▶ **PROBLEM TO SOLVE**: Up to and including the line with "to output pin", please reproduce the lines below exactly, beginning with the first.

▶ **DATASET CONTENT**:

● ● ● ● ● ● ●

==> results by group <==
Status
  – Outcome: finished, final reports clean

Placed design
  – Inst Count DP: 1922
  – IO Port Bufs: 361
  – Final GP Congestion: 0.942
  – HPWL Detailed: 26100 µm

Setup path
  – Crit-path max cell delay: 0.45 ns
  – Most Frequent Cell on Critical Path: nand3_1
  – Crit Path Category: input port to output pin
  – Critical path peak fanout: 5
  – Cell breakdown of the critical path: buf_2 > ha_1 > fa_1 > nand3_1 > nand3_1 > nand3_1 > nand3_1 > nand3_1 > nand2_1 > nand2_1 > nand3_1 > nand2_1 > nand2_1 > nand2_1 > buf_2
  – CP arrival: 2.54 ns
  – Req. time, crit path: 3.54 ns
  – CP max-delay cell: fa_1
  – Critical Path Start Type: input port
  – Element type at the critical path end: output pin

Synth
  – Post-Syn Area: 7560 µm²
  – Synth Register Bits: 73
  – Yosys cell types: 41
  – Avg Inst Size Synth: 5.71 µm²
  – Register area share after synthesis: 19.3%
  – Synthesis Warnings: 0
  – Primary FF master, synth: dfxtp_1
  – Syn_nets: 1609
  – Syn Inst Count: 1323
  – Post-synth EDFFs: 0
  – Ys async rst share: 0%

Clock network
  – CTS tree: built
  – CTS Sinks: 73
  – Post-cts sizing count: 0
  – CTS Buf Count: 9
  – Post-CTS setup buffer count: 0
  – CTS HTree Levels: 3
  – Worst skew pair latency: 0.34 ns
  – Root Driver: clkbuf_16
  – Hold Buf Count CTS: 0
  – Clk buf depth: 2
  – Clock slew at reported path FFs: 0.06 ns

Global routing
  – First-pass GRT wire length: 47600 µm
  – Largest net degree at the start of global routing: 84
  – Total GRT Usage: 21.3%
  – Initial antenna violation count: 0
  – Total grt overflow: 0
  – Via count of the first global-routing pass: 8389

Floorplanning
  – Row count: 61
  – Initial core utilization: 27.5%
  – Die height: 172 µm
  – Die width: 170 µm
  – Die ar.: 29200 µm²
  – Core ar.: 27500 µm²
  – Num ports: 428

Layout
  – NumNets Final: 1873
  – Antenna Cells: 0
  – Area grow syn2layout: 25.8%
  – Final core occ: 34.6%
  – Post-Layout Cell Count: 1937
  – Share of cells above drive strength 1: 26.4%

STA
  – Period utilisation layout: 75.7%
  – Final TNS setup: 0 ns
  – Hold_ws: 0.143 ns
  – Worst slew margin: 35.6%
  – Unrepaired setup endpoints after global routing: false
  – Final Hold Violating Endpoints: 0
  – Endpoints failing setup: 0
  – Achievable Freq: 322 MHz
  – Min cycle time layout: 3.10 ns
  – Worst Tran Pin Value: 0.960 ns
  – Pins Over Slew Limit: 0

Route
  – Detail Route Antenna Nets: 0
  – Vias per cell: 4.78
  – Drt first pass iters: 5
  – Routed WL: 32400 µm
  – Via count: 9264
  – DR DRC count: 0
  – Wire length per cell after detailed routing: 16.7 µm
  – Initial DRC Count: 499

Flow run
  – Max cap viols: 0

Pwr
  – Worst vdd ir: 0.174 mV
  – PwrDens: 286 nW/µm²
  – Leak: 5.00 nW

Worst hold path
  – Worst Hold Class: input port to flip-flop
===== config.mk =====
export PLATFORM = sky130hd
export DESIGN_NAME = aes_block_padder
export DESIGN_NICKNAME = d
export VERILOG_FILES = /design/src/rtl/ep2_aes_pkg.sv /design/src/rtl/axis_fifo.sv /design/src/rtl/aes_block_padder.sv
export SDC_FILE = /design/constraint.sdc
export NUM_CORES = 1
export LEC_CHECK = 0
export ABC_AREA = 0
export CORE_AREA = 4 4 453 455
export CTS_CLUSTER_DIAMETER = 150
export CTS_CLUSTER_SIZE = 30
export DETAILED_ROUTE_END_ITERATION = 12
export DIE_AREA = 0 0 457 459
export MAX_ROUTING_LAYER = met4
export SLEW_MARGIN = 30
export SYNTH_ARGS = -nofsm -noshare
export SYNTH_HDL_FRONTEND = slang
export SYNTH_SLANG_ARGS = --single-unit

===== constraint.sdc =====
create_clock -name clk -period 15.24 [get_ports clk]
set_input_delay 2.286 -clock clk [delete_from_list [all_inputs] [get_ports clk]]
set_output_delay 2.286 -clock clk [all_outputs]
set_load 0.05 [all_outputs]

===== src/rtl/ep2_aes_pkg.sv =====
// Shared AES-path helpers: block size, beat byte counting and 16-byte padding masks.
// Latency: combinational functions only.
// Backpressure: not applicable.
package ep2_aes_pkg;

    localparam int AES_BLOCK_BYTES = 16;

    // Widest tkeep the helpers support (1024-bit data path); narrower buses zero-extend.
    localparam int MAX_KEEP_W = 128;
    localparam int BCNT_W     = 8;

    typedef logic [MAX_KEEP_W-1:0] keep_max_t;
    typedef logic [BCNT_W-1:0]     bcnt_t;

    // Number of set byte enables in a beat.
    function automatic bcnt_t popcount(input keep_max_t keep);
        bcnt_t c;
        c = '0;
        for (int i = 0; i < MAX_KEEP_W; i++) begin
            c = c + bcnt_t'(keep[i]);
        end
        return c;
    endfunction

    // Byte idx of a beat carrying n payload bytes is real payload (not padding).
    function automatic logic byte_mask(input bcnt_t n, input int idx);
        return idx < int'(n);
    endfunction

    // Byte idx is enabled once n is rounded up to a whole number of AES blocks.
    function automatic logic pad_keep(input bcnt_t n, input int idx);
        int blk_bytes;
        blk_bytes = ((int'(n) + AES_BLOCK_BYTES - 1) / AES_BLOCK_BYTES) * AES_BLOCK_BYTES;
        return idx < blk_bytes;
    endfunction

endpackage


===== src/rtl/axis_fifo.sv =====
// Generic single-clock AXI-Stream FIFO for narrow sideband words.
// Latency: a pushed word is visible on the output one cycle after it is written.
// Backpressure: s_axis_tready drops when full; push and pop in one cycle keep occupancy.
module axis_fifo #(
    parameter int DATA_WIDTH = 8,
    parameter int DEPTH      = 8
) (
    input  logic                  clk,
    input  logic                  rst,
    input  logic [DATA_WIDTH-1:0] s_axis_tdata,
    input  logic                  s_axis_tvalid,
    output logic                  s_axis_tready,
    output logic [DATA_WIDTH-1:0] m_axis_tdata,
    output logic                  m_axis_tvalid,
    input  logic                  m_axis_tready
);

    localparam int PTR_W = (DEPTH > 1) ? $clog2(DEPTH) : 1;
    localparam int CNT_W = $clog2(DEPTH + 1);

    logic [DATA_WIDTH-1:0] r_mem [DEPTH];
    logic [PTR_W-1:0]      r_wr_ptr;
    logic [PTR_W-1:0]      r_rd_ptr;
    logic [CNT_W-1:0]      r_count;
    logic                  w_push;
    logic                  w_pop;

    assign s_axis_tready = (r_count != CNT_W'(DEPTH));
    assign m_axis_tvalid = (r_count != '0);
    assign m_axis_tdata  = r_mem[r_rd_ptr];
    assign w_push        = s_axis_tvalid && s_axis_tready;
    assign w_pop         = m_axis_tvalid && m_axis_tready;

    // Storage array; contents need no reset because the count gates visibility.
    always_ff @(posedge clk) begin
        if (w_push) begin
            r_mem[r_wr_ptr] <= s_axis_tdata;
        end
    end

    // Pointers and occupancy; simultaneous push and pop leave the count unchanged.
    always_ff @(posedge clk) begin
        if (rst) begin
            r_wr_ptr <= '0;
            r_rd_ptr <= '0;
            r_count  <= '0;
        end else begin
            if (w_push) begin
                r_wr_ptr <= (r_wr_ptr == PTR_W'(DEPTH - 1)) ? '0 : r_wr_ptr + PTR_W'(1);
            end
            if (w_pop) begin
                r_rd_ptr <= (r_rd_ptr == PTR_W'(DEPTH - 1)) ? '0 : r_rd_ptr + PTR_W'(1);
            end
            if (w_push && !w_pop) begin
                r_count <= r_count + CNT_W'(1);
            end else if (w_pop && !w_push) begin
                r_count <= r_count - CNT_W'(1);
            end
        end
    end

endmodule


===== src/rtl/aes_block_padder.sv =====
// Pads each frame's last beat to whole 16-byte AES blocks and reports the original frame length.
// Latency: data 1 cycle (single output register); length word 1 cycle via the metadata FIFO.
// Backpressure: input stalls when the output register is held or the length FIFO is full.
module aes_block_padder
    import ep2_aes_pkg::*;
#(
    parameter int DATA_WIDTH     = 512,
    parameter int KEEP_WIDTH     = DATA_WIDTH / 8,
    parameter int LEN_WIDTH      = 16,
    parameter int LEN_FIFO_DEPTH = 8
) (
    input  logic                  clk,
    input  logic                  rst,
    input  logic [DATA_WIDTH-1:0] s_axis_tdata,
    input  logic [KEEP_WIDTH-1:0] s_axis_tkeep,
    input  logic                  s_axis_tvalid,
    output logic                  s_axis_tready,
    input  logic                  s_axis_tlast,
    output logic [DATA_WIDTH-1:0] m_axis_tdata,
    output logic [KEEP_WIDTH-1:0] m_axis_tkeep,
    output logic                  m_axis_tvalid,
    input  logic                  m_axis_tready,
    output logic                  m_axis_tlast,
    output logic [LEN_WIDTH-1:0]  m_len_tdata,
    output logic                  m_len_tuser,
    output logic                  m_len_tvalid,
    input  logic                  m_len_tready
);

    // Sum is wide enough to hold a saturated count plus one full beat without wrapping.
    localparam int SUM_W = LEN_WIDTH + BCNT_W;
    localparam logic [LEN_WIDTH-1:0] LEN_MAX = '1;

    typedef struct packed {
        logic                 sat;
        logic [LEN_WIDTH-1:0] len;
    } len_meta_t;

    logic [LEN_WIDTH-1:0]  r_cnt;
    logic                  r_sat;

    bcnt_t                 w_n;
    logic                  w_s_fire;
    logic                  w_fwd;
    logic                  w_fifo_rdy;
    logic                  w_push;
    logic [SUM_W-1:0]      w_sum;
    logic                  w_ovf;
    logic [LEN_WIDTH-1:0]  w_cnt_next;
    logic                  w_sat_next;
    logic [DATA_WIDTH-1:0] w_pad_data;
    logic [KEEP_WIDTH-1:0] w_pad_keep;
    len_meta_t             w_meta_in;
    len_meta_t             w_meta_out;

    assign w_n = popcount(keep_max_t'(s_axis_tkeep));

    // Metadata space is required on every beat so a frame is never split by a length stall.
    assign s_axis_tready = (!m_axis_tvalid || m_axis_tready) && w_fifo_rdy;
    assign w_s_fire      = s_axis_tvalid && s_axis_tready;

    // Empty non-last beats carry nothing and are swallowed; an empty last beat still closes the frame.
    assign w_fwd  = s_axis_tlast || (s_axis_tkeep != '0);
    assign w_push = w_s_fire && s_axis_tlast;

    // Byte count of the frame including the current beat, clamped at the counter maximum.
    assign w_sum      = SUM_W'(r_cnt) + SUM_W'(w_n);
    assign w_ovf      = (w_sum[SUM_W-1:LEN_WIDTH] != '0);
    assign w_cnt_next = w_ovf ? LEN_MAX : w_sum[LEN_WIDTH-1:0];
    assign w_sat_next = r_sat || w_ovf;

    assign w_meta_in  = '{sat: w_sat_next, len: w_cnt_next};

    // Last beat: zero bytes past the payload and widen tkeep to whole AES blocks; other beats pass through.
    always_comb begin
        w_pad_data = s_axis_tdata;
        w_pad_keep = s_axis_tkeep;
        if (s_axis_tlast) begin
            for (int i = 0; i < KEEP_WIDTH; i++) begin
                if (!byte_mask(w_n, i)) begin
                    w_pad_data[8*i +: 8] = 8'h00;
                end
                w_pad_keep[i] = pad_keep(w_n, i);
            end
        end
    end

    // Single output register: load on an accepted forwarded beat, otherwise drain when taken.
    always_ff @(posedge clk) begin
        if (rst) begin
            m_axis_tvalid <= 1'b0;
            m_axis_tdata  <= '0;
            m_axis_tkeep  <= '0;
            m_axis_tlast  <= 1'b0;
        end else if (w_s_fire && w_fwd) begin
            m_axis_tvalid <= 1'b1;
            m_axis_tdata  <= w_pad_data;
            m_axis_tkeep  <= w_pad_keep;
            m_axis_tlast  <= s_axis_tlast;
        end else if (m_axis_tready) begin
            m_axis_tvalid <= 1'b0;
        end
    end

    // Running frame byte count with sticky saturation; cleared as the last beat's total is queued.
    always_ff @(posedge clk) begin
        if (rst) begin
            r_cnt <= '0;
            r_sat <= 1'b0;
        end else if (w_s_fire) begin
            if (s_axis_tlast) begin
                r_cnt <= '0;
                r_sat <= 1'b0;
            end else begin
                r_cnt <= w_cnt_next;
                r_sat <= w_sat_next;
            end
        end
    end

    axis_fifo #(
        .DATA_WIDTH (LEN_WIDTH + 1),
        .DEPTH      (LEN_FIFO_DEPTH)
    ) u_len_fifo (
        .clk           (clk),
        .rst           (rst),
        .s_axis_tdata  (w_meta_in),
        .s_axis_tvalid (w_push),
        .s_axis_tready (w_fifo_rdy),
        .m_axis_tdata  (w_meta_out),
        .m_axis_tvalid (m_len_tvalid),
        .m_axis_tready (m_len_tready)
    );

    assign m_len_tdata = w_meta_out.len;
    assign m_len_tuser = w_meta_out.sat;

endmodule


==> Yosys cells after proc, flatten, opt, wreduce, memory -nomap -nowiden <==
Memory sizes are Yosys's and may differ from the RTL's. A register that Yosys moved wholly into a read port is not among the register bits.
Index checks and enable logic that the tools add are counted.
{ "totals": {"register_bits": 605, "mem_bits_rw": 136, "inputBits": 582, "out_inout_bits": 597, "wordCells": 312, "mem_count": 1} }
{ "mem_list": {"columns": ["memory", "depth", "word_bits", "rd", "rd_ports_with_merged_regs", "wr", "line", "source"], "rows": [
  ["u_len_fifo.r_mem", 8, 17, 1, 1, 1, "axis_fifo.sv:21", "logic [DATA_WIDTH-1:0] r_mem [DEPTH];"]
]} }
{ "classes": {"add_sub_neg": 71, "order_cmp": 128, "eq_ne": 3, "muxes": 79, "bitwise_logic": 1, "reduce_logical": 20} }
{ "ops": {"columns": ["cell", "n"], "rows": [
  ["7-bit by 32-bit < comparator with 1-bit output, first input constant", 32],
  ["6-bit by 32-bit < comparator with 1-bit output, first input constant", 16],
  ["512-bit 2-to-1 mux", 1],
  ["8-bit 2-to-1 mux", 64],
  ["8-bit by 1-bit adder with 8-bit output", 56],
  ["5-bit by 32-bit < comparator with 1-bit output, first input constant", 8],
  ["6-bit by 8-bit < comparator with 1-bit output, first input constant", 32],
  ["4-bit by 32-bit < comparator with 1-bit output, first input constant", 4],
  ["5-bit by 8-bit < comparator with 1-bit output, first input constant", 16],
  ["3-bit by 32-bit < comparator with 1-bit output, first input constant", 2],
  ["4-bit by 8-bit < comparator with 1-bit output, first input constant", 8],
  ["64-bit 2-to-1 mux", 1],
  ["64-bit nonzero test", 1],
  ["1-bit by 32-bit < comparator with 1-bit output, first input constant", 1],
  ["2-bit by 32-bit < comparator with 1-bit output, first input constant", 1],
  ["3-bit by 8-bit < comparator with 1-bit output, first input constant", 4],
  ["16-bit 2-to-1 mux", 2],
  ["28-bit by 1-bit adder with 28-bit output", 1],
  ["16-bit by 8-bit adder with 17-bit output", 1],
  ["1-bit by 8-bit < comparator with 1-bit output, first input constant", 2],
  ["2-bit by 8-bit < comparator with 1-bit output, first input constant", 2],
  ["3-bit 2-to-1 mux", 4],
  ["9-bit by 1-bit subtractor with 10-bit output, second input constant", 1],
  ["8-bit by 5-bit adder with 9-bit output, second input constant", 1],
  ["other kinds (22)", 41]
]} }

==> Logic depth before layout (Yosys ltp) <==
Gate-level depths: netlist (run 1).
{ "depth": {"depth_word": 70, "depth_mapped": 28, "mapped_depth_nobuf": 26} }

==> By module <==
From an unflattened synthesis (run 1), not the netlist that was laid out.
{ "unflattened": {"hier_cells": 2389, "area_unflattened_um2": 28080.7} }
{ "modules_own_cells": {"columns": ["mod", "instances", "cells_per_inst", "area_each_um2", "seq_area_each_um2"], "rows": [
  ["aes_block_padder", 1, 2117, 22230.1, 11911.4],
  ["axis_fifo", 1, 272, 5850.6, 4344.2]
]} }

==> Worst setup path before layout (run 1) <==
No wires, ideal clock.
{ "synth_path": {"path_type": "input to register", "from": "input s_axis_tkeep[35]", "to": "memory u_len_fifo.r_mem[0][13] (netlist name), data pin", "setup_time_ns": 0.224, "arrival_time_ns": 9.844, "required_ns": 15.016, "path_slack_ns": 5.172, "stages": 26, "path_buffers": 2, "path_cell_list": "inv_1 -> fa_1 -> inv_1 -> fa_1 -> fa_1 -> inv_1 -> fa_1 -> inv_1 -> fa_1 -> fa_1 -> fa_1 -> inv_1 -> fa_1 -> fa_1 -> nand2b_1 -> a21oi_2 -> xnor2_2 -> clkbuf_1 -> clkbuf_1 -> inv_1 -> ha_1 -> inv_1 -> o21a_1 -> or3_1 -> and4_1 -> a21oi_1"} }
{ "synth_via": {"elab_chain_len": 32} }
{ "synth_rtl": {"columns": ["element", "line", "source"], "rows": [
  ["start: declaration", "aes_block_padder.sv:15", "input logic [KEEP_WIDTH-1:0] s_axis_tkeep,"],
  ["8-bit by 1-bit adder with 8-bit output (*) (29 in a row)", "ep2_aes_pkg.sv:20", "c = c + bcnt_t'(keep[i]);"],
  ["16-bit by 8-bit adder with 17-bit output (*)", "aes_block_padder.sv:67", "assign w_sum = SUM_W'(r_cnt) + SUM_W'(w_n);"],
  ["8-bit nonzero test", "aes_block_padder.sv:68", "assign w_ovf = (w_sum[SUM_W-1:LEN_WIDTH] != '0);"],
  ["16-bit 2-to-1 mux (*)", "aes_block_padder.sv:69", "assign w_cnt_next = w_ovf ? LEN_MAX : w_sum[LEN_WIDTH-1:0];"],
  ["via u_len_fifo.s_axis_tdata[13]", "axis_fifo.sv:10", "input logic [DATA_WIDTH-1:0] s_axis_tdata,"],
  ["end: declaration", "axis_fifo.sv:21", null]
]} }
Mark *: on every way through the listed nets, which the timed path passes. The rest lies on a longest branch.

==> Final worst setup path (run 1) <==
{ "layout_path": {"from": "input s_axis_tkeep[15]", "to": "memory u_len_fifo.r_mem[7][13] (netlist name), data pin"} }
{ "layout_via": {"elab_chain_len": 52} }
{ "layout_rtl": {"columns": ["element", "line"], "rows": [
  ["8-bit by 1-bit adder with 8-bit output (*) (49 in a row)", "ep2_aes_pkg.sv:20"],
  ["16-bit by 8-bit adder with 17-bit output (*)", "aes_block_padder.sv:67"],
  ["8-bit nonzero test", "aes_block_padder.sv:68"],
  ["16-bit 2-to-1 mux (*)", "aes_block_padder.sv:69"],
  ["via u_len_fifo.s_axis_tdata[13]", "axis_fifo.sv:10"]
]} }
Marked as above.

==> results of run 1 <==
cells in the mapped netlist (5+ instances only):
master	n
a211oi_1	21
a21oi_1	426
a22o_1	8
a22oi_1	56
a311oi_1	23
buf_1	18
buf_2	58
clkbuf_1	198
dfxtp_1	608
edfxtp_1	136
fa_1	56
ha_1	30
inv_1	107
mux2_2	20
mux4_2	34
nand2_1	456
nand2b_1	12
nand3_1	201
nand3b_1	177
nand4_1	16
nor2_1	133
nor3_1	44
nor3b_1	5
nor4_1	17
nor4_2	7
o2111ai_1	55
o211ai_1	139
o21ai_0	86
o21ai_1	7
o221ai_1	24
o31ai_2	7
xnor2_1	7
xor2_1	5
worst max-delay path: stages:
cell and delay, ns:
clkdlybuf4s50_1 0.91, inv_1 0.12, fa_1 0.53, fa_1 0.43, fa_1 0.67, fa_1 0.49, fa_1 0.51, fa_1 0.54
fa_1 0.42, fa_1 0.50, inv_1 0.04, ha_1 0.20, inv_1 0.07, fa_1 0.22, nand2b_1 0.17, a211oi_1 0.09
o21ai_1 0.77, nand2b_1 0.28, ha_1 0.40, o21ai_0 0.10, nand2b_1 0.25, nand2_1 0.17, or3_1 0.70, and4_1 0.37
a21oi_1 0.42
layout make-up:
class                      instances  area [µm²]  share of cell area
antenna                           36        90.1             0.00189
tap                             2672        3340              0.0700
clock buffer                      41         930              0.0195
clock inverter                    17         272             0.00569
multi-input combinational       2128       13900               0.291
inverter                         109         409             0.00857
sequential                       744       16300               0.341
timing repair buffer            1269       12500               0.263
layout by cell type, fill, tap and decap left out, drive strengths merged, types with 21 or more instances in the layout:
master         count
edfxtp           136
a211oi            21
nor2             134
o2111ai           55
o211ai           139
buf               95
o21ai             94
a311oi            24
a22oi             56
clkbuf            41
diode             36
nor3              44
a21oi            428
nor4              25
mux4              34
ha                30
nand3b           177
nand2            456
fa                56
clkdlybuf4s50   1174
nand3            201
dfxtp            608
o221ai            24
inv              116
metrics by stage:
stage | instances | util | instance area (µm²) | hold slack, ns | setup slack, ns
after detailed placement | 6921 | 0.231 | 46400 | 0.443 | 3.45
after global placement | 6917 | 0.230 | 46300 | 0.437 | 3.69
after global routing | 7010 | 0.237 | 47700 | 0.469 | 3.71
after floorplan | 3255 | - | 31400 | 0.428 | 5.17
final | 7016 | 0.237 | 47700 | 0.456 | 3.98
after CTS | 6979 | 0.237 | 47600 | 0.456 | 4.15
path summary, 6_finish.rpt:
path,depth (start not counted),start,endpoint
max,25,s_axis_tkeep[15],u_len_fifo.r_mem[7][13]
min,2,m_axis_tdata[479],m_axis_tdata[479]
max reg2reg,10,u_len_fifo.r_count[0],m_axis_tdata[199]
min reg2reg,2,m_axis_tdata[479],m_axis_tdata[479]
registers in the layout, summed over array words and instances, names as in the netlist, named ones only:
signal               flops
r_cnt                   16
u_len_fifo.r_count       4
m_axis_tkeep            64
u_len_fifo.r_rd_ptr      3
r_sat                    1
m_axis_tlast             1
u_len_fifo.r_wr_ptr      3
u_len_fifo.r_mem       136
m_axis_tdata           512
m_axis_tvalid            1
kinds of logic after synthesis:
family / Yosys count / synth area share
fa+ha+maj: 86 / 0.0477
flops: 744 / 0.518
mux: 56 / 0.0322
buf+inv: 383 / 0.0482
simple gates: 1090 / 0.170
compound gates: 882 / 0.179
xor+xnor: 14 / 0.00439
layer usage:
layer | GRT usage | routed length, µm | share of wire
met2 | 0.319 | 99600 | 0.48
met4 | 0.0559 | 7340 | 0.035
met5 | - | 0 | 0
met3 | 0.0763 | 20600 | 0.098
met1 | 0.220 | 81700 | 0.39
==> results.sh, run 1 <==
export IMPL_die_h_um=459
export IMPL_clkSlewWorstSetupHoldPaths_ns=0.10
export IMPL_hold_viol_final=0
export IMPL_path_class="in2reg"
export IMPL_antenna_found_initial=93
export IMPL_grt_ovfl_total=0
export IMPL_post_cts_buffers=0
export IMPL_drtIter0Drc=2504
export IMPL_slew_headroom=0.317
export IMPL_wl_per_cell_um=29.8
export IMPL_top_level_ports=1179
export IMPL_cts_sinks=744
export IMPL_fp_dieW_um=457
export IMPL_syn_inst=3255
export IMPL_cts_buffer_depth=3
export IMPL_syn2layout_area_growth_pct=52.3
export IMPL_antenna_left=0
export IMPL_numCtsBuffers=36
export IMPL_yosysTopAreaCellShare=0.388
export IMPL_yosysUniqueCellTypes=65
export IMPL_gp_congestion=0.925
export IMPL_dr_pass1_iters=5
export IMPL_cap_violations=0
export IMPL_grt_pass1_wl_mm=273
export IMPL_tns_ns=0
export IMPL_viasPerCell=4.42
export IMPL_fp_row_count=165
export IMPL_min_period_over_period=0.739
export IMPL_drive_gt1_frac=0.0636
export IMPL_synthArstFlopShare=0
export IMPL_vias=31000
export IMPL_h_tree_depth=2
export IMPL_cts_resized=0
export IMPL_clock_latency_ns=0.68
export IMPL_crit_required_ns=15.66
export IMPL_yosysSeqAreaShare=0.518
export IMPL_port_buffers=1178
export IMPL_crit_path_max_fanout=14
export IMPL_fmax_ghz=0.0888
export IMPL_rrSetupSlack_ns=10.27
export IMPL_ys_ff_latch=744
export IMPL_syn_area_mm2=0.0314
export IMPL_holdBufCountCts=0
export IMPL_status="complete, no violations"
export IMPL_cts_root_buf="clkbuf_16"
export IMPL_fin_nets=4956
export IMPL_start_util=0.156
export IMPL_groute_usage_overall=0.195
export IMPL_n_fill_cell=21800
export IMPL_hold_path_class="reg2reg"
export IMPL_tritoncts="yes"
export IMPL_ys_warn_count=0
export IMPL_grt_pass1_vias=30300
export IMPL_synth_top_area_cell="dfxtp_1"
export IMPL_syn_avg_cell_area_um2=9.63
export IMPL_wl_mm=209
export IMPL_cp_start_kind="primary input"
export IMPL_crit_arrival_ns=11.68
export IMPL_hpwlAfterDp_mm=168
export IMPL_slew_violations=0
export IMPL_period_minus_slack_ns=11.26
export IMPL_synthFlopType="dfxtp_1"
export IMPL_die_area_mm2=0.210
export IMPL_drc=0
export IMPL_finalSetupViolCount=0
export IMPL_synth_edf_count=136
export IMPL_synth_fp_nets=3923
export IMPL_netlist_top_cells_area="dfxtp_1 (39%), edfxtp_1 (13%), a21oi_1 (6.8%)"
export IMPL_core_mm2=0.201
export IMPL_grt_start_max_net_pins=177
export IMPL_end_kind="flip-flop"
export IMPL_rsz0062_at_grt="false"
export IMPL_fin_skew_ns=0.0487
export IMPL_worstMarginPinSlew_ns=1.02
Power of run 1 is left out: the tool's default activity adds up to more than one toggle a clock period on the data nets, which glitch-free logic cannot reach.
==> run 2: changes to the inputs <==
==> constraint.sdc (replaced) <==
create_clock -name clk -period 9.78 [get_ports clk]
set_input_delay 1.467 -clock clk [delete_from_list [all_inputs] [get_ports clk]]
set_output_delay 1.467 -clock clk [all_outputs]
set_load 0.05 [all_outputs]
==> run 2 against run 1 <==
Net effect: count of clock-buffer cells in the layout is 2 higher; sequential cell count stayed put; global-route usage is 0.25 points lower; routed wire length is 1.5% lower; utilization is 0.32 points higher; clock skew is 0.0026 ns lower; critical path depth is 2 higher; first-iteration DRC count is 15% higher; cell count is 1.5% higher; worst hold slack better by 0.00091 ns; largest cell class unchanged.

● ● ● ● ● ● ●

▶ **TASK SOLUTION**:
==> results by group <==
Status
  – Outcome: finished, final reports clean

Placed design
  – Inst Count DP: 1922
  – IO Port Bufs: 361
  – Final GP Congestion: 0.942
  – HPWL Detailed: 26100 µm

Setup path
  – Crit-path max cell delay: 0.45 ns
  – Most Frequent Cell on Critical Path: nand3_1
  – Crit Path Category: input port to output pin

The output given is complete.